Column: Zenmeester

Algemeen
Door Britt Planken
Door Britt Planken

‘Mijn Instagramvolgers zouden me nu eens moeten zien zitten met die vlieg op m’n derde oog’, bedacht ik onbeweeglijk. In stilte lag ik in een deuk. Toen ging ik terug naar mijn ademhaling. Eééén. Twééé. De vlieg bewoog af en toe, en leek het naar zijn zin te hebben op mijn voorhoofd. Na een paar minuten stoorde ik me niet meer aan zijn gezelschap. Wel liet ik er allerlei interpretaties op los. Vorig jaar overleed iemand, die ik sindsdien soms ‘ontmoet’ in insectjes die op me landen. Maar dat zijn altijd kleinere vliegjes en zo, geen huisvlieg zoals deze. Dat had ik er in ieder geval van gemaakt.
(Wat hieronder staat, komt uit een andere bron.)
This is an optimization exercise on Yosys and OpenROAD, whose aim is small area, not a production implementation. In this exercise RTL edits were held to simulation tests only and were not proved equivalent to the original. No activity file was given, so power comes from the tool's default toggle rates.

==> flow/run.sh <==
#!/bin/bash
# synth_recipe.tcl (not shown) runs the flow's synth.tcl, then flattens the netlist and writes it again
# the make line also repeats each setting of config.mk as NAME=value (left out here)
make -C /OpenROAD-flow-scripts/flow DESIGN_CONFIG=/design/flow/config.mk WORK_HOME=/design/flow/orfs CLKGATE_MAP_FILE= SYNTH_SCRIPT=/design/flow/synth_recipe.tcl finish
==> flow/config.mk <==
export PLATFORM = sky130hd
export DESIGN_NAME = fan_core
export DESIGN_NICKNAME = fan_core
export VERILOG_FILES = /design/flow/design.v
export SDC_FILE = /design/flow/constraint.sdc
export NUM_CORES = 4
export LEC_CHECK = 0
export CAP_MARGIN = 20
export CORE_MARGIN = 2
export CORE_UTILIZATION = 40
export SLEW_MARGIN = 20
==> flow/constraint.sdc <==
create_clock -name core_clock -period 10.0 [get_ports {clk}]
set_input_delay 2.0000 -clock core_clock [delete_from_list [all_inputs] [get_ports {clk}]]
set_output_delay 2.0000 -clock core_clock [all_outputs]
set_load 0.01 [all_outputs]
This is an optimization exercise on Yosys and OpenROAD, whose aim is small area and few clock cycles, not a production implementation.
In this exercise RTL edits were held to simulation tests only and were not proved equivalent to the original.
Power figures rest on the tool's default switching activity, not on a simulated workload.

## design/flow/flow/run.sh

```bash
#!/bin/bash
set -euo pipefail
W=$(pwd)
CTS_SIZE=26
CTS_DIAM=75

rm -rf "$W/scripts_abc"
cp -r "$FLOW_HOME/scripts" "$W/scripts_abc"
cp "$W/flow/abc.script" "$W/scripts_abc/abc_speed.script"

CTS="-sink_clustering_enable -repair_clock_nets -dont_use_dummy_load"
CTS="$CTS -buf_list sky130_fd_sc_hd__clkbuf_16"
CTS="$CTS -sink_clustering_size $CTS_SIZE -sink_clustering_max_diameter $CTS_DIAM"

bash "$W/standard.sh" "SCRIPTS_DIR=$W/scripts_abc" "ADDER_MAP_FILE=" synth > "$W/log_synth.txt" 2>&1
bash "$W/standard.sh" "CTS_ARGS=$CTS" "BUFFER_PORTS_ARGS=-buffer_cell sky130_fd_sc_hd__buf_1" finish > "$W/log_finish.txt" 2>&1
```

## design/flow/flow/abc.script

```
&get -n
&st
&syn3
&deepsyn -T 300
&dch -f
&nf -R 1000
&put
```

## design/flow/standard.sh

```bash
#!/bin/bash
# synth_recipe.tcl (not shown) runs the flow's synth.tcl, then flattens the netlist and writes it again
# the make line also repeats each setting of config.mk as NAME=value (left out here)
make -C /OpenROAD-flow-scripts/flow DESIGN_CONFIG=/design/flow/config.mk WORK_HOME=/design/flow/orfs CLKGATE_MAP_FILE= SYNTH_SCRIPT=/design/flow/synth_recipe.tcl "${@:-finish}"
```

## design/flow/config.mk

```make
export PLATFORM = sky130hd
export DESIGN_NAME = pte_core
export DESIGN_NICKNAME = pte_core
export VERILOG_FILES = /design/flow/design.v
export SDC_FILE = /design/flow/constraint.sdc
export NUM_CORES = 4
export LEC_CHECK = 0
export CAP_MARGIN = 20
export CORE_MARGIN = 2
export CORE_UTILIZATION = 65
export SLEW_MARGIN = 20
```

## design/flow/constraint.sdc

```tcl
create_clock -name core_clock -period 30.0 [get_ports {clk}]
set_input_delay 6.0000 -clock core_clock [delete_from_list [all_inputs] [get_ports {clk}]]
set_output_delay 6.0000 -clock core_clock [all_outputs]
set_load 0.01 [all_outputs]
```
From an optimization exercise on the open Yosys and OpenROAD flow, aimed at small area; shortcuts taken in it are not production practice. RTL that was checked went through simulation tests only; none was proved equivalent to the original. The RTL of run 2 was laid out without a check of its function.

==> flow/design.v <==
module frx_ring #(
    parameter W = 12
) (
    input  wire         clk,
    input  wire         we,
    input  wire [W-1:0] wd,
    output wire [W-1:0] head
);
    reg [W*64-1:0] r;
    assign head = r[W-1:0];
    always @(posedge clk)
        r <= {we ? wd : head, r[W*64-1:W]};
endmodule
        Misschien wil het universum mij een beetje steun bieden, mij het gevoel geven dat ik niet alleen ben, dacht ik. Al was ik niet bepaald alleen, want ik zat daar tussen veertig andere onbeweeglijke mensen. Is dit dan mijn les in concentratie? In verdraagzaamheid? In één zijn met de vlieg? Al deze gedachtes gingen door mijn hoofd. En steeds ging ik terug naar mijn ademhaling. Eééén. Twééé.
        Meestal haal ik de tien niet, maar dat hoeft ook niet. De bedoeling is concentreren, afgeleid raken, opmerken, loslaten en weer concentreren. Terwijl je met een rechte rug zo stil mogelijk zit. Normaal twee keer per dag thuis, nu tien uur per dag in Lochem.
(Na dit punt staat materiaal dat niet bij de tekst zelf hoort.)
Background: an optimization exercise with open tools, aiming at small area, a short achievable clock period and few clock cycles per item. Do not read the settings as production practice. Function was checked by simulation only, so behaviour that the tests miss may differ from the original. No activity file was given, so power comes from the tool's default toggle rates.

--- flow/constraint.sdc ---
create_clock -name core_clock -period 8.5 [get_ports {clk}]
set_input_delay 1.7000 -clock core_clock [delete_from_list [all_inputs] [get_ports {clk}]]
set_output_delay 1.7000 -clock core_clock [all_outputs]
set_load 0.01 [all_outputs]
--- flow/design.v ---
module ble_sync_correlator (
    input  wire [47:0] window,
    input  wire [31:0] aa,
    input  wire        phy2m,
    output wire        hit
);
    reg  [47:0] diff;
    integer k;
    always @(*) begin
        for (k = 0; k < 32; k = k + 1)
            diff[k] = window[k] ^ aa[31 - k];
        for (k = 32; k < 48; k = k + 1)
            diff[k] = window[k] ^ aa[0] ^ k[0] ^ 1'b1;
        if (!phy2m)
            diff[47:40] = 8'd0;
    end
    reg [5:0] mismatches;
    integer j;
    always @(*) begin
        mismatches = 6'd0;
        for (j = 0; j < 48; j = j + 1)
            mismatches = mismatches + {5'd0, diff[j]};
    end
    assign hit = (mismatches <= 6'd4);
endmodule
module ble_rx_deframer (
    input  wire        clk,
    input  wire        rst,             
    input  wire [31:0] cfg_aa,
    input  wire        cfg_phy2m,       
    input  wire [5:0]  cfg_channel,
    input  wire        cfg_whiten,
    input  wire [23:0] cfg_crc_init,
    input  wire        bit_valid,
    input  wire        bit_data,
    input  wire        bit_last,
    output wire        bit_ready,
    output reg         pdu_valid,
    output wire [7:0]  pdu_data,
    output wire        res_valid,
    output wire [11:0] res_flags,
    output wire [15:0] res_sync_pos,
    output wire [31:0] res_aa,
    output wire [15:0] res_hdr,
    output wire [7:0]  res_pdu_len,
    output wire [23:0] res_crc,
    output wire [23:0] res_crc_rx,
    output wire [15:0] res_nbits
);
    localparam [1:0] PH_HDR = 2'd0, PH_PAY = 2'd1, PH_CRC = 2'd2, PH_DONE = 2'd3;
    reg         ready_r;
    reg         d0, nv, l0;
    reg  [47:1] hist;
    reg         hdr15;
    reg  [31:0] aa_r;
    reg         phy_r, wht_r;
    reg  [15:0] nbits, pos;
    reg         ev, hitr, synced, frozen;
    reg  [23:0] crc, sr;
    reg  [6:0]  wh;
    reg  [2:0]  bitcnt;
    reg         hb;
    reg  [7:0]  bc;
    reg  [1:0]  ph;
    reg         mism, fin;
    assign bit_ready = ready_r;
    wire take = bit_valid & ready_r;
    wire synced_any = synced | hitr;
    wire done       = (ph == PH_DONE);
    wire hdr_valid  = (ph != PH_HDR);
    wire clr        = fin & ~done;
    wire tend       = clr & (bc[2:0] == 3'd6) & (bitcnt == 3'd7);
    assign res_valid = (nv & l0 & done) | (fin & done) | tend;
    wire start = rst | res_valid;
    wire full = (|nbits[15:6]) | (nbits[5] & nbits[4]) | (nbits[5] & nbits[3] & ~phy_r);
    wire hit;
    ble_sync_correlator u_corr (
        .window ({hist, d0}),
        .aa     (aa_r),
        .phy2m  (phy_r),
        .hit    (hit)
    );
    wire fbit     = nv & synced_any & ~done;
    wire dbit     = d0 ^ (wht_r & wh[0]);
    wire sin      = dbit & ~clr;
    wire byte_end = fbit & (bitcnt == 3'd7);
    wire [7:0] len = {hist[33], hist[34], hist[35], hist[36], hist[37], hist[38], hist[39], hist[40]};
    wire bc_eq    = (bc == len);
    wire in_pdu   = (ph == PH_HDR) | ((ph == PH_PAY) & ~bc_eq);
    wire shift_en = (take | clr) & ~frozen & ~(hitr & nv);
    wire up_en    = synced_any ? ((fbit & (ph == PH_HDR)) | (clr & ~hdr_valid)) : shift_en;
    wire crc_fb  = crc[23] ^ dbit;
    wire crc_run = fbit & in_pdu;
    wire crc_sin = clr ? 1'b0 : (crc_run ? crc_fb : crc[23]);
    wire crc_tap = crc_run & crc_fb;
    always @(posedge clk) begin
        aa_r  <= cfg_aa;
        phy_r <= cfg_phy2m;
        wht_r <= cfg_whiten;
        if (rst)
            ready_r <= 1'b1;
        else if (take & bit_last)
            ready_r <= 1'b0;
        else if (res_valid)
            ready_r <= 1'b1;
        nv <= take & ~rst;
        l0 <= take & bit_last & ~rst;
        if (take | clr)
            d0 <= bit_data & ~clr;
        if (shift_en)
            hist[32:1] <= {hist[31:1], d0};
        if (up_en) begin
            hist[47:34] <= hist[46:33];
            hist[33]    <= synced_any ? sin : hist[32];
            hdr15       <= hist[47];
        end
        nbits <= start ? 16'd0 : nbits + {15'd0, take};
        pos   <= (start | (clr & ~synced_any)) ? 16'd0 : pos + {15'd0, ev & ~hitr};
        ev    <= ~start & nv & full & ~synced_any;
        hitr  <= ~start & nv & full & ~synced_any & hit;
        synced <= ~start & synced_any;
        frozen <= ~start & (frozen | (synced_any & (take | clr | (hitr & nv))));
        if (~synced_any)
            wh <= {1'b1, cfg_channel};
        else if (fbit)
            wh <= {wh[5:0], wh[6] ^ wh[3]};
        if (~synced_any & ~clr)
            crc <= cfg_crc_init;
        else if (fbit | clr)
            crc <= {crc[22:0], crc_sin} ^ ({24{crc_tap}} & 24'h00065A);
        if (start | ~synced_any)
            mism <= 1'b0;
        else if (fbit & ~in_pdu)
            mism <= mism | (crc[23] ^ dbit);
        if (fbit | clr)
            sr <= {sin, sr[23:1]};
        pdu_valid <= ~start & byte_end & in_pdu;
        if (start) begin
            ph     <= PH_HDR;
            hb     <= 1'b0;
            bitcnt <= 3'd0;
            bc     <= 8'd0;
        end else if (nv & l0 & ~done) begin
            bitcnt <= 3'd0;
            bc     <= 8'd0;
            if (byte_end) begin
                case (ph)
                    PH_HDR: if (hb) ph <= PH_PAY;
                    PH_PAY: if (bc_eq) ph <= PH_CRC;
                    PH_CRC: if (bc == 8'd2) ph <= PH_DONE;
                    default: ;
                endcase
            end
        end else if (clr) begin
            {bc[2:0], bitcnt} <= {bc[2:0], bitcnt} + 6'd1;
        end else if (~synced_any) begin
            ph     <= PH_HDR;
            hb     <= 1'b0;
            bitcnt <= 3'd0;
            bc     <= 8'd0;
        end else if (fbit) begin
            bitcnt <= bitcnt + 3'd1;
            if (byte_end) begin
                case (ph)
                    PH_HDR: begin
                        hb <= 1'b1;
                        if (hb) ph <= PH_PAY;
                    end
                    PH_PAY: begin
                        if (bc_eq) begin
                            ph <= PH_CRC;
                            bc <= 8'd1;
                        end else
                            bc <= bc + 8'd1;
                    end
                    PH_CRC: begin
                        if (bc == 8'd2) ph <= PH_DONE;
                        bc <= bc + 8'd1;
                    end
                    default: ;
                endcase
            end
        end
        if (rst)
            fin <= 1'b0;
        else if (res_valid)
            fin <= 1'b0;
        else if (nv & l0 & ~done)
            fin <= 1'b1;
    end
    wire crc_ok = done & ~mism;
    wire [3:0] exit_st = ~synced ? 4'd7 : (done ? 4'd10 : 4'd9);
    genvar g;
    generate
        for (g = 0; g < 32; g = g + 1) begin : g_aa
            assign res_aa[g] = hist[32 - g];
        end
        for (g = 1; g < 16; g = g + 1) begin : g_hdr
            assign res_hdr[g] = hist[48 - g];
        end
        for (g = 0; g < 24; g = g + 1) begin : g_crc
            assign res_crc[g] = crc[23 - g];
        end
    endgenerate
    assign res_hdr[0]   = hdr15;
    assign res_flags    = {exit_st, 4'b0000, hdr_valid, synced, crc_ok, crc_ok};
    assign res_sync_pos = pos;
    assign res_pdu_len  = done ? len : {6'd0, hdr_valid, 1'b0};
    assign res_crc_rx   = sr;
    assign res_nbits    = nbits;
    assign pdu_data     = sr[23:16];
endmodule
        De vlieg bleef op mijn voorhoofd chillen terwijl de meditatiesessie voortduurde. Ik raakte een beetje gehecht aan mijn vlieg, die ik eerder nog irritant en ook best zielig vond toen hij en een wesp het raam aanzagen voor vrijheid. Nu betekende ik even iets voor hem en wat hij voor mij betekende kon ik zelf bepalen. Afkeer, begeerte, acceptatie... Ik was ook blij dat het niet de wesp was die op mijn gezicht verbleef. En weer terug. Eééén. Twééé.
Vorig jaar had ik op dezelfde plek min of meer vrede met muggen gesloten. En daarmee met mezelf. Sindsdien slaap ik een stuk beter en draag ik bewust iets bij aan de kringloop van het leven. Eééén.
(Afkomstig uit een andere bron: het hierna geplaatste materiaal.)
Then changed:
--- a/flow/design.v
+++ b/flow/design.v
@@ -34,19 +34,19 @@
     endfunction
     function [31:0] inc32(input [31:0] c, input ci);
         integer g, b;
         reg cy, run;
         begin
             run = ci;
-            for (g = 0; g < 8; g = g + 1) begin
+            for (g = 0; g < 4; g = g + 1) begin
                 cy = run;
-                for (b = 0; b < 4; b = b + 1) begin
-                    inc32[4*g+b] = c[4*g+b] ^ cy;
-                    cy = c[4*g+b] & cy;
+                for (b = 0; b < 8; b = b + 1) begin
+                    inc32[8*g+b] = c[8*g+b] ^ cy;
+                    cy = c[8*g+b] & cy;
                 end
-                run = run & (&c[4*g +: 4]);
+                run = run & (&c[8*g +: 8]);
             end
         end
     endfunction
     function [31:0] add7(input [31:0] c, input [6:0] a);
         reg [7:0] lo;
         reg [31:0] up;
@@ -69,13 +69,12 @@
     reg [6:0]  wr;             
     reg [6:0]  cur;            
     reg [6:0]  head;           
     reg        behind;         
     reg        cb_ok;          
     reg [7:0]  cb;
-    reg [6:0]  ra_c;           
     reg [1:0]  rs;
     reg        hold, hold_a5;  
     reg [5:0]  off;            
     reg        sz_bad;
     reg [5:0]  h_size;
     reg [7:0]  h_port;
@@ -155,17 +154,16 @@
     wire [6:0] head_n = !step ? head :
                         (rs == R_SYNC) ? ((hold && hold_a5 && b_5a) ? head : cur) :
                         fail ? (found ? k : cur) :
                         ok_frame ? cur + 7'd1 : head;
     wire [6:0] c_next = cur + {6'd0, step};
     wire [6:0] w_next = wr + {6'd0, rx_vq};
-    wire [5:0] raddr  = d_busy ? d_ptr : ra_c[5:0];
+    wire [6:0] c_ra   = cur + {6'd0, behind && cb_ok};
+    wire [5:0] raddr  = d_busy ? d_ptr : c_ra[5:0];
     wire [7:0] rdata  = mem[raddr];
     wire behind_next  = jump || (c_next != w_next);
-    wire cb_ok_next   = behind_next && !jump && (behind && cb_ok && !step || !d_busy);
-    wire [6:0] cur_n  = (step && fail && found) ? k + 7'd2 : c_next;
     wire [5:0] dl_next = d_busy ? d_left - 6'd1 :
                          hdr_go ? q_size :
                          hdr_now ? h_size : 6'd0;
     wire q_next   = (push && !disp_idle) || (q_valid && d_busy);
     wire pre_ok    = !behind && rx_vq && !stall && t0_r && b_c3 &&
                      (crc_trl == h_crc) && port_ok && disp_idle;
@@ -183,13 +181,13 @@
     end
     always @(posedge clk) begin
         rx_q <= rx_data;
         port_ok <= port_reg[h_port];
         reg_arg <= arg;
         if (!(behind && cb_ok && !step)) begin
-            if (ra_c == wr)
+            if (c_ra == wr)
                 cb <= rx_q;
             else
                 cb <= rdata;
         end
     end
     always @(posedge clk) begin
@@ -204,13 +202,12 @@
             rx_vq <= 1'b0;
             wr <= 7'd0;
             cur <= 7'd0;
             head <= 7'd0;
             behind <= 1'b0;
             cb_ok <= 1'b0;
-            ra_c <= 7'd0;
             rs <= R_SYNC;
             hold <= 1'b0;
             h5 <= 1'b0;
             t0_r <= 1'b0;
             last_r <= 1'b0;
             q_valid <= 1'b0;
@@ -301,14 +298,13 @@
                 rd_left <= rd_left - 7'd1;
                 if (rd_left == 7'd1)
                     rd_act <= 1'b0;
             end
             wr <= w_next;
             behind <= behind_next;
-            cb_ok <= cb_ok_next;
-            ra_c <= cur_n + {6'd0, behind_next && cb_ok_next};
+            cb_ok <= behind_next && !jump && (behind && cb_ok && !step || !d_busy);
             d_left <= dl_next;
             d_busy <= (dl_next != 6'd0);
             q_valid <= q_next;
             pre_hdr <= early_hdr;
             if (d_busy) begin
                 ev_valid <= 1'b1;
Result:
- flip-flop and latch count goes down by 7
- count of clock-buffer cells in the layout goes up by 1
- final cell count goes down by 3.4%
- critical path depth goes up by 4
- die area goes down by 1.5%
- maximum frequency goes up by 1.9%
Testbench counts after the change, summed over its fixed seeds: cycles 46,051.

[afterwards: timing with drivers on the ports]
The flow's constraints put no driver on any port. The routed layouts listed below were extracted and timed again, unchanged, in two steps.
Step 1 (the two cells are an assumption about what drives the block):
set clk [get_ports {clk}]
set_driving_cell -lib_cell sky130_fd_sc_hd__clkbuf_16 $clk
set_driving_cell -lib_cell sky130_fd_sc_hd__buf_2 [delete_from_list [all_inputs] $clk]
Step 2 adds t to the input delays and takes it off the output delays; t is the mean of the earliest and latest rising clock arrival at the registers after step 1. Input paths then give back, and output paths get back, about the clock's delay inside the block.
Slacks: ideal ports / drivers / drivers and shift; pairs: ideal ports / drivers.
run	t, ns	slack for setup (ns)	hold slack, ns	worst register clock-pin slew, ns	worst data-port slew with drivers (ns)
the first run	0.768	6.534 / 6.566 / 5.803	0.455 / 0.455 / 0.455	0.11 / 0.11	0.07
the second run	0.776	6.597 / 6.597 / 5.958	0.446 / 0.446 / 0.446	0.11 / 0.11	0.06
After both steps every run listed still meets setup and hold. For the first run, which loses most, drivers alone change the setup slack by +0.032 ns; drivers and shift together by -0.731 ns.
        Diezelfde week zag ik een dode vlieg buiten met uitgevreten ogen. Verder was het insectenlijkje nog helemaal intact en ik nam de tijd om zijn behaarde lijfje eens goed te bekijken. Ik zag de wereld door zijn prachtige vleugels. Door het raster van natuurlijke perfectie kreeg de hemel een paars-groene waas. Magisch vond ik dat. Zouden ze familie zijn? Eééééén.
        Soms leek de vlieg verdwenen, zo stil als hij zat. Verder was het best gezellig eigenlijk. Maar gezelligheid bestaat bij de gratie van tijd. Na 25 minuten sloeg de zendoleider op de bel. Ik drukte mijn handen tegen elkaar voor een dankbare buiging, dit keer specifiek ook voor de vlieg die mijn leermeester was geweest. Terwijl ik met een licht verlangen en dito glimlach zo stil mogelijk naar voren zakte, vloog hij doelbewust de leegte in.